- **Saved data entries**
------------------------------------------------------------
$ cat config.mk
export PLATFORM = sky130hd
export DESIGN_NAME = card_port_status_flags
export DESIGN_NICKNAME = d
export VERILOG_FILES = /design/src/design/card_port_pkg.sv /design/src/design/card_port_status_flags.sv /design/src/design/pin_sync.sv
export VERILOG_INCLUDE_DIRS = /design/src /design/src/design
export SDC_FILE = /design/constraint.sdc
export NUM_CORES = 1
export LEC_CHECK = 0
export ABC_AREA = 1
export BUFFER_PORTS_ARGS = -buffer_cell sky130_fd_sc_hd__buf_2
export CORE_MARGIN = 5
export CORE_UTILIZATION = 42
export CTS_CLUSTER_DIAMETER = 30
export DETAILED_ROUTE_END_ITERATION = 16
export PLACE_DENSITY = 0.74
export SYNTH_ARGS = -nofsm -noshare
export SYNTH_HDL_FRONTEND = slang
export SYNTH_SLANG_ARGS = --single-unit
$ cat constraint.sdc
create_clock -name pclk -period 0.8 [get_ports pclk]
set_input_delay 0.16 -clock pclk [delete_from_list [all_inputs] [get_ports pclk]]
set_output_delay 0.16 -clock pclk [all_outputs]
set_load 0.01 [all_outputs]
$ cat src/design/card_port_defines.svh
// register offsets, field positions and reset values of the card port
`ifndef CARD_PORT_DEFINES_SVH
`define CARD_PORT_DEFINES_SVH

// ********************
// register offsets
// ********************
`define ADDR_STATUS 12'h000
`define ADDR_CONTROL 12'h004
`define ADDR_MODE_CONFIG 12'h008

// ********************
// control and mode fields
// ********************
`define BIT_SEND_COMMAND 0
`define BIT_START_WRITE 1
`define BIT_START_READ 2
`define BIT_EXPECT_BOOT_ACK 0
`define BIT_READ_END_STOP 1

// ********************
// status fields
// ********************
`define FLAGS_WIDTH 19
`define ST_COMMAND_ISSUED 0
`define ST_RESPONSE_RECEIVED 1
`define ST_RESPONSE_TIMEOUT 2
`define ST_RESPONSE_CRC_ERROR 3
`define ST_WRITE_DONE 4
`define ST_READ_DONE 5
`define ST_READ_TIMEOUT 6
`define ST_DATA_CRC_ERROR 7
`define ST_CARD_INTERRUPT 8
`define ST_CARD_INSERT 9
`define ST_DATA_LINE_THREE 10
`define ST_FIFO_OVERFLOW 11
`define ST_FIFO_UNDERFLOW 12
`define ST_COMMAND_COMPLETE 13
`define ST_BOOT_ACK 14
`define ST_LOCK_LOST 15
`define ST_LOCKED 16
`define ST_DATA_LINE_ZERO 17
`define ST_READ_END_ERROR 18

// ********************
// pin synchroniser lanes
// ********************
`define SYNC_WIDTH 6
`define PIN_CARD_CLOCK 0
`define PIN_DATA_LINE_ZERO 1
`define PIN_DATA_LINE_THREE 2
`define PIN_CARD_INSERT 3
`define PIN_INTERRUPT_LINE 4
`define PIN_DLL_LOCK 5

// ********************
// reset values
// ********************
`define RESET_FLAGS 19'h0_8000
`define RESET_WORD 32'h0000_0000
`define RESET_PINS 6'h00

`endif

$ cat src/design/card_port_pkg.sv
// types shared by the card port status block
package card_port_pkg;

    // one-cycle event pulses from the command and data engines
    typedef struct packed {
        logic command_issued;
        logic response_received;
        logic response_crc_error;
        logic response_timeout;
        logic command_complete;
        logic boot_ack;
        logic write_underflow;
        logic read_overflow;
        logic data_crc_error;
        logic read_timeout;
        logic read_blocks_done;
        logic write_blocks_done;
        logic last_read_byte;
    } engine_events_t;

    // levels from the engines
    typedef struct packed {
        logic counting_busy;
        logic response_expected;
    } engine_levels_t;

    // asynchronous card side pins
    typedef struct packed {
        logic dll_lock;
        logic card_interrupt_line_n;
        logic card_insert_input;
        logic data_line_three_level;
        logic data_line_zero_level;
        logic card_clock;
    } pins_t;

    typedef struct packed {
        logic start_read_bit;
        logic start_write_bit;
        logic send_command_bit;
    } control_t;

    typedef struct packed {
        logic read_end_clock_stop;
        logic expect_boot_acknowledge;
    } mode_t;

    typedef struct packed {
        control_t control;
        mode_t mode;
        logic [18:0] flags;
        logic card_clock_prev;
        logic [31:0] read_data;
        logic slave_error;
    } status_state_t;

endpackage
------------------------------------------------------------
- **YOUR GOAL**
Each entry above needs to be retyped exactly.

- **ANSWER TO THIS TASK**
$ cat config.mk
export PLATFORM = sky130hd
export DESIGN_NAME = card_port_status_flags
export DESIGN_NICKNAME = d
export VERILOG_FILES = /design/src/design/card_port_pkg.sv /design/src/design/card_port_status_flags.sv /design/src/design/pin_sync.sv
export VERILOG_INCLUDE_DIRS = /design/src /design/src/design
export SDC_FILE = /design/constraint.sdc
export NUM_CORES = 1
export LEC_CHECK = 0
export ABC_AREA = 1
export BUFFER_PORTS_ARGS = -buffer_cell sky130_fd_sc_hd__buf_2
export CORE_MARGIN = 5
export CORE_UTILIZATION = 42
export CTS_CLUSTER_DIAMETER = 30
export DETAILED_ROUTE_END_ITERATION = 16
export PLACE_DENSITY = 0.74
export SYNTH_ARGS = -nofsm -noshare
export SYNTH_HDL_FRONTEND = slang
export SYNTH_SLANG_ARGS = --single-unit
$ cat constraint.sdc
create_clock -name pclk -period 0.8 [get_ports pclk]
set_input_delay 0.16 -clock pclk [delete_from_list [all_inputs] [get_ports pclk]]
set_output_delay 0.16 -clock pclk [all_outputs]
set_load 0.01 [all_outputs]
$ cat src/design/card_port_defines.svh
// register offsets, field positions and reset values of the card port
`ifndef CARD_PORT_DEFINES_SVH
`define CARD_PORT_DEFINES_SVH

// ********************
// register offsets
// ********************
`define ADDR_STATUS 12'h000
`define ADDR_CONTROL 12'h004
`define ADDR_MODE_CONFIG 12'h008

// ********************
// control and mode fields
// ********************
`define BIT_SEND_COMMAND 0
`define BIT_START_WRITE 1
`define BIT_START_READ 2
`define BIT_EXPECT_BOOT_ACK 0
`define BIT_READ_END_STOP 1

// ********************
// status fields
// ********************
`define FLAGS_WIDTH 19
`define ST_COMMAND_ISSUED 0
`define ST_RESPONSE_RECEIVED 1
`define ST_RESPONSE_TIMEOUT 2
`define ST_RESPONSE_CRC_ERROR 3
`define ST_WRITE_DONE 4
`define ST_READ_DONE 5
`define ST_READ_TIMEOUT 6
`define ST_DATA_CRC_ERROR 7
`define ST_CARD_INTERRUPT 8
`define ST_CARD_INSERT 9
`define ST_DATA_LINE_THREE 10
`define ST_FIFO_OVERFLOW 11
`define ST_FIFO_UNDERFLOW 12
`define ST_COMMAND_COMPLETE 13
`define ST_BOOT_ACK 14
`define ST_LOCK_LOST 15
`define ST_LOCKED 16
`define ST_DATA_LINE_ZERO 17
`define ST_READ_END_ERROR 18

// ********************
// pin synchroniser lanes
// ********************
`define SYNC_WIDTH 6
`define PIN_CARD_CLOCK 0
`define PIN_DATA_LINE_ZERO 1
`define PIN_DATA_LINE_THREE 2
`define PIN_CARD_INSERT 3
`define PIN_INTERRUPT_LINE 4
`define PIN_DLL_LOCK 5

// ********************
// reset values
// ********************
`define RESET_FLAGS 19'h0_8000
`define RESET_WORD 32'h0000_0000
`define RESET_PINS 6'h00

`endif

$ cat src/design/card_port_pkg.sv
// types shared by the card port status block
package card_port_pkg;

    // one-cycle event pulses from the command and data engines
    typedef struct packed {
        logic command_issued;
        logic response_received;
        logic response_crc_error;
        logic response_timeout;
        logic command_complete;
        logic boot_ack;
        logic write_underflow;
        logic read_overflow;
        logic data_crc_error;
        logic read_timeout;
        logic read_blocks_done;
        logic write_blocks_done;
        logic last_read_byte;
    } engine_events_t;

    // levels from the engines
    typedef struct packed {
        logic counting_busy;
        logic response_expected;
    } engine_levels_t;

    // asynchronous card side pins
    typedef struct packed {
        logic dll_lock;
        logic card_interrupt_line_n;
        logic card_insert_input;
        logic data_line_three_level;
        logic data_line_zero_level;
        logic card_clock;
    } pins_t;

    typedef struct packed {
        logic start_read_bit;
        logic start_write_bit;
        logic send_command_bit;
    } control_t;

    typedef struct packed {
        logic read_end_clock_stop;
        logic expect_boot_acknowledge;
    } mode_t;

    typedef struct packed {
        control_t control;
        mode_t mode;
        logic [18:0] flags;
        logic card_clock_prev;
        logic [31:0] read_data;
        logic slave_error;
    } status_state_t;

endpackage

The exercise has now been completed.